=== Begin Enclosure ===

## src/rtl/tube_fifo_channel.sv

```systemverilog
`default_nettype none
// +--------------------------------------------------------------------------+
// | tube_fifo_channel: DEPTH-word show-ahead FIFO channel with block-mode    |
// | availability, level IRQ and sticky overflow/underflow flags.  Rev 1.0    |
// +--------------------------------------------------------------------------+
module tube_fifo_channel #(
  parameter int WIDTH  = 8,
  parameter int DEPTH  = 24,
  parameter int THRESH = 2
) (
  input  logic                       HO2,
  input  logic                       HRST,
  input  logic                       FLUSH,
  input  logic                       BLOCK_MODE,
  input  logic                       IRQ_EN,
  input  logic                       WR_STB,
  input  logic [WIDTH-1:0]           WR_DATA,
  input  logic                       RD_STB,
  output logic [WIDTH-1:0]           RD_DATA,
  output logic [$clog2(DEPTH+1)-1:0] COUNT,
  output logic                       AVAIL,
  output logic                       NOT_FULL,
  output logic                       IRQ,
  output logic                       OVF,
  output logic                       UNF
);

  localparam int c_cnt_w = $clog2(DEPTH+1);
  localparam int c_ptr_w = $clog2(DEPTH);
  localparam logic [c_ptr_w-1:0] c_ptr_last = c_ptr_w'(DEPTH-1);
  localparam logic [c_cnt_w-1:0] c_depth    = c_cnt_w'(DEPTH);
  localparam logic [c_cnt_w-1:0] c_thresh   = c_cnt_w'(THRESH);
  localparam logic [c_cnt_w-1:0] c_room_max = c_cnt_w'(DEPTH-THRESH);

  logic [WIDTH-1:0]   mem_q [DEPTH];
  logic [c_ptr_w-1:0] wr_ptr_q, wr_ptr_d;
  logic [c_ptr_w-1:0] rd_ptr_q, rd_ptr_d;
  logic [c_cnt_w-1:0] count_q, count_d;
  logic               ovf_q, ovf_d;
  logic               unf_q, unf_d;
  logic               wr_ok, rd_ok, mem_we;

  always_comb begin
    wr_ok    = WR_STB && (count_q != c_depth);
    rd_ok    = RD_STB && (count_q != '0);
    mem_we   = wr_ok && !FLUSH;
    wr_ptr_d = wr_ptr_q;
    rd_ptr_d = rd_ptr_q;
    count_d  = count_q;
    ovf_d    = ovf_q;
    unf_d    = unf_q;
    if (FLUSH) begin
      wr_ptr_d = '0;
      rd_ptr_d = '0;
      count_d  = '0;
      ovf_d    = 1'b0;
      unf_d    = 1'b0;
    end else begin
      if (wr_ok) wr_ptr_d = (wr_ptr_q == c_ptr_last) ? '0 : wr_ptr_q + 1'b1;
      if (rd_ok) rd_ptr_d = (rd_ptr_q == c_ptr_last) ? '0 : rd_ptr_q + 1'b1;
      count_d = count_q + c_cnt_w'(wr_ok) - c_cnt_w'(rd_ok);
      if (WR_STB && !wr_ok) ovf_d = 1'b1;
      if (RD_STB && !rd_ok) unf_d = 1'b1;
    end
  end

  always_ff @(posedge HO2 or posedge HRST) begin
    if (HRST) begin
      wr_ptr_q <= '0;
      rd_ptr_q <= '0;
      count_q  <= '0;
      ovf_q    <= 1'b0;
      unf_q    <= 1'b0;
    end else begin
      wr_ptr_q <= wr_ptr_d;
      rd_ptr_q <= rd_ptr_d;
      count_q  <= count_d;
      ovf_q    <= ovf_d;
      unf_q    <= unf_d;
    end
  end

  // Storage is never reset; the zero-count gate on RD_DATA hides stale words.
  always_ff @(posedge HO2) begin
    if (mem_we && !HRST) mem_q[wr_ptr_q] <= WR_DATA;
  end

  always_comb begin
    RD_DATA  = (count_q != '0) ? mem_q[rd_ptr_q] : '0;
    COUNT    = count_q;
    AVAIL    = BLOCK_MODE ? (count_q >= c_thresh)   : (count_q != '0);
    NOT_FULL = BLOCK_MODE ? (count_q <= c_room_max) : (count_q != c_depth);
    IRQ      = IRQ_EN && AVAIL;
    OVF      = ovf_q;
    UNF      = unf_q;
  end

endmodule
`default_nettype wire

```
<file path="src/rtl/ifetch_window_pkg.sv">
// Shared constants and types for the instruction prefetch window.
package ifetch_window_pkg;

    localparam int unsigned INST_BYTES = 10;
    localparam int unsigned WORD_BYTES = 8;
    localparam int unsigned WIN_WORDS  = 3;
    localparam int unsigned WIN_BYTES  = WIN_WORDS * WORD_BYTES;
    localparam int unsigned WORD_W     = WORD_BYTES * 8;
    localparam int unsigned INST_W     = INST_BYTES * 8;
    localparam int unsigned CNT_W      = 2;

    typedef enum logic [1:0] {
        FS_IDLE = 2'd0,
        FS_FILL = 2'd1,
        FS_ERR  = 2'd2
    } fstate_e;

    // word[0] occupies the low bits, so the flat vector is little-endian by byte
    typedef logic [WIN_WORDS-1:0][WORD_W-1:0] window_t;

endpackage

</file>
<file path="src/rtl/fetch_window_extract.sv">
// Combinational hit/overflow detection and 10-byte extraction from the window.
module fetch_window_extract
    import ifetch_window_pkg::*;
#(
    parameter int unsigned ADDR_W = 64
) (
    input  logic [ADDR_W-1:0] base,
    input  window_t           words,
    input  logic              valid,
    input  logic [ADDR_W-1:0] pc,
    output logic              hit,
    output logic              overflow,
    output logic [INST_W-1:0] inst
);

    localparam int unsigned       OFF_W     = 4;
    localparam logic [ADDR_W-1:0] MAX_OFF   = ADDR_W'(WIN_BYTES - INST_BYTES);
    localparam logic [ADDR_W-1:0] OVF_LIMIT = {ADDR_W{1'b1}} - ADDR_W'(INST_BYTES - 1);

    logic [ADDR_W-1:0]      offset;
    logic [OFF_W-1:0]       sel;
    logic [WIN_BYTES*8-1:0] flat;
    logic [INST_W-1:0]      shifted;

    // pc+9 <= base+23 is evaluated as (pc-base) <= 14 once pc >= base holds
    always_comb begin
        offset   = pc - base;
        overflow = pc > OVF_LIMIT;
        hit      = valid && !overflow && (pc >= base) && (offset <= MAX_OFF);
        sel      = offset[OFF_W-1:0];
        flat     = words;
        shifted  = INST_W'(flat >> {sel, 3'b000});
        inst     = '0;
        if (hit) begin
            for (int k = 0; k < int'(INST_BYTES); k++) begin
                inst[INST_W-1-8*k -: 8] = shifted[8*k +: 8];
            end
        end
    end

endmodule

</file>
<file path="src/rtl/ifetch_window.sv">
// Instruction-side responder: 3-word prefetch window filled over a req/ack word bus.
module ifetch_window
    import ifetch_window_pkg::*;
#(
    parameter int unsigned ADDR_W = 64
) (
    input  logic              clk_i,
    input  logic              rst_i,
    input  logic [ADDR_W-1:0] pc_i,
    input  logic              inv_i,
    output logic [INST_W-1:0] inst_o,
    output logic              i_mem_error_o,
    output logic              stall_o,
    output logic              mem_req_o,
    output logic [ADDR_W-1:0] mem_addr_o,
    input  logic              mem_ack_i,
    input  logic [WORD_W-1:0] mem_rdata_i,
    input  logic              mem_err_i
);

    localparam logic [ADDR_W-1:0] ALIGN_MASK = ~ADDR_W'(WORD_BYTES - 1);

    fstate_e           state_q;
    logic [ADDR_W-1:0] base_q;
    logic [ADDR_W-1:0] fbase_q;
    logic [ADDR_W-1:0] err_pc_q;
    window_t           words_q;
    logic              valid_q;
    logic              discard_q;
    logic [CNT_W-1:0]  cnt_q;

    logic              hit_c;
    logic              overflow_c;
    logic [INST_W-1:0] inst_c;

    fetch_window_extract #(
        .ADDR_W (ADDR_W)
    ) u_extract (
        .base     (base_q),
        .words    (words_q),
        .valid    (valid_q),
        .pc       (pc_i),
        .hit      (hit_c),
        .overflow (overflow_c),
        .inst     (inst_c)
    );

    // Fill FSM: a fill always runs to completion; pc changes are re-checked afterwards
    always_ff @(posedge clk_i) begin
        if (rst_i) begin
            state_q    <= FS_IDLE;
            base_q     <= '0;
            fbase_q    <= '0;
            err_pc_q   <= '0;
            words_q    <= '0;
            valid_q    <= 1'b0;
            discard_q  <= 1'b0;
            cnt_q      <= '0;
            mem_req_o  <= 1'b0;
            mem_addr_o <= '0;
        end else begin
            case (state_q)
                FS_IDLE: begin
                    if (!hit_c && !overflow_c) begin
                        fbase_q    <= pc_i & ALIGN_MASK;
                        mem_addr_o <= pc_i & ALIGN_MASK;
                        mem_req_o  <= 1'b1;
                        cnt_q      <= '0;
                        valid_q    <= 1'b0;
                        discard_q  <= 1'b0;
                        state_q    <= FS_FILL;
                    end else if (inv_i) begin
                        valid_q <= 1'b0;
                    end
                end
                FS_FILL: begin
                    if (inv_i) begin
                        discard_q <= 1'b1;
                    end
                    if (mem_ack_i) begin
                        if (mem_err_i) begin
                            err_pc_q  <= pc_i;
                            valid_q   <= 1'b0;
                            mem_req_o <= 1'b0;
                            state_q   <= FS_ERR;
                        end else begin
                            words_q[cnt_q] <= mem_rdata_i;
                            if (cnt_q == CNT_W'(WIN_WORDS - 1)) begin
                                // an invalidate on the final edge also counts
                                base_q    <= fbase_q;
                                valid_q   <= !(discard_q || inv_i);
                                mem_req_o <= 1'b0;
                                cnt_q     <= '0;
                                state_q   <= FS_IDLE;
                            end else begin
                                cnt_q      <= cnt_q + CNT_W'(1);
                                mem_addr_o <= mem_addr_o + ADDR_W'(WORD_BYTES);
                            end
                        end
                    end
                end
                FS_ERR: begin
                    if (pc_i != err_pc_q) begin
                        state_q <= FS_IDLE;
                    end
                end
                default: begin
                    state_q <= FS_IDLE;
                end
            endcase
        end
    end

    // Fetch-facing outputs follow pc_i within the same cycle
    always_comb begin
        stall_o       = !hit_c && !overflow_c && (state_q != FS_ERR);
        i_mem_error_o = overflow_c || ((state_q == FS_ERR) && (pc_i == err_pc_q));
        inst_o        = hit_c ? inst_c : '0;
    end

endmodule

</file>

=== End Enclosure ===

# Work order
Search the entries for the string "WIDTH" and return each line where it turns up.

# Response
  parameter int WIDTH  = 8,
  input  logic [WIDTH-1:0]           WR_DATA,
  output logic [WIDTH-1:0]           RD_DATA,
  logic [WIDTH-1:0]   mem_q [DEPTH];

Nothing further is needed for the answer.